▶ _Exercise details_:
Write out all the data again, exactly as it stands.

────────

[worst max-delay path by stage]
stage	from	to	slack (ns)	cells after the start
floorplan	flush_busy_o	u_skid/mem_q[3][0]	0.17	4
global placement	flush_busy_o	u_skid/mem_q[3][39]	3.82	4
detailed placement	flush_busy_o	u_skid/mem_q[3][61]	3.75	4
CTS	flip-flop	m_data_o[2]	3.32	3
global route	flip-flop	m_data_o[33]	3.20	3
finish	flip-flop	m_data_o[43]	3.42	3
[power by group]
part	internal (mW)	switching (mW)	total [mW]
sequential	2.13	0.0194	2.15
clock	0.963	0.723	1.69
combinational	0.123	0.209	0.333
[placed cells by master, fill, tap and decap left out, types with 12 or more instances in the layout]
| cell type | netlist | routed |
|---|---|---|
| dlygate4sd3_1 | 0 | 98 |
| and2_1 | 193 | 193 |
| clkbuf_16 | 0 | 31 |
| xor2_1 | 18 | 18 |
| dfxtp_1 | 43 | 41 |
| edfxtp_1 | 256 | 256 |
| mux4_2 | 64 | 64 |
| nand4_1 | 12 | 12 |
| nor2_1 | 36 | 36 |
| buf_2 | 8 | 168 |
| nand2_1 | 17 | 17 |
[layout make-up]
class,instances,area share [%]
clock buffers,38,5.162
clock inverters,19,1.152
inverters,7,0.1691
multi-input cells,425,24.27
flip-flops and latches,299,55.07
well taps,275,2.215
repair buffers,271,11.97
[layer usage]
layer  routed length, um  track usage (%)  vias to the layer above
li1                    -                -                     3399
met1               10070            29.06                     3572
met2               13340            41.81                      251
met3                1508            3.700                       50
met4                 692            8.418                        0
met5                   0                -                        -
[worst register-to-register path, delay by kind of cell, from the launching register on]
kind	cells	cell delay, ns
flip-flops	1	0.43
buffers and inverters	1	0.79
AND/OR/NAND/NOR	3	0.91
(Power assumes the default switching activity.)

────────

▶ _Answer box_:
[worst max-delay path by stage]
stage	from	to	slack (ns)	cells after the start
floorplan	flush_busy_o	u_skid/mem_q[3][0]	0.17	4
global placement	flush_busy_o	u_skid/mem_q[3][39]	3.82	4
detailed placement	flush_busy_o	u_skid/mem_q[3][61]	3.75	4
CTS	flip-flop	m_data_o[2]	3.32	3
global route	flip-flop	m_data_o[33]	3.20	3
finish	flip-flop	m_data_o[43]	3.42	3
[power by group]
part	internal (mW)	switching (mW)	total [mW]
sequential	2.13	0.0194	2.15
clock	0.963	0.723	1.69
combinational	0.123	0.209	0.333
[placed cells by master, fill, tap and decap left out, types with 12 or more instances in the layout]
| cell type | netlist | routed |
|---|---|---|
| dlygate4sd3_1 | 0 | 98 |
| and2_1 | 193 | 193 |
| clkbuf_16 | 0 | 31 |
| xor2_1 | 18 | 18 |
| dfxtp_1 | 43 | 41 |
| edfxtp_1 | 256 | 256 |
| mux4_2 | 64 | 64 |
| nand4_1 | 12 | 12 |
| nor2_1 | 36 | 36 |
| buf_2 | 8 | 168 |
| nand2_1 | 17 | 17 |
[layout make-up]
class,instances,area share [%]
clock buffers,38,5.162
clock inverters,19,1.152
inverters,7,0.1691
multi-input cells,425,24.27
flip-flops and latches,299,55.07
well taps,275,2.215
repair buffers,271,11.97
[layer usage]
layer  routed length, um  track usage (%)  vias to the layer above
li1                    -                -                     3399
met1               10070            29.06                     3572
met2               13340            41.81                      251
met3                1508            3.700                       50
met4                 692            8.418                        0
met5                   0                -                        -
[worst register-to-register path, delay by kind of cell, from the launching register on]
kind	cells	cell delay, ns
flip-flops	1	0.43
buffers and inverters	1	0.79
AND/OR/NAND/NOR	3	0.91
(Power assumes the default switching activity.)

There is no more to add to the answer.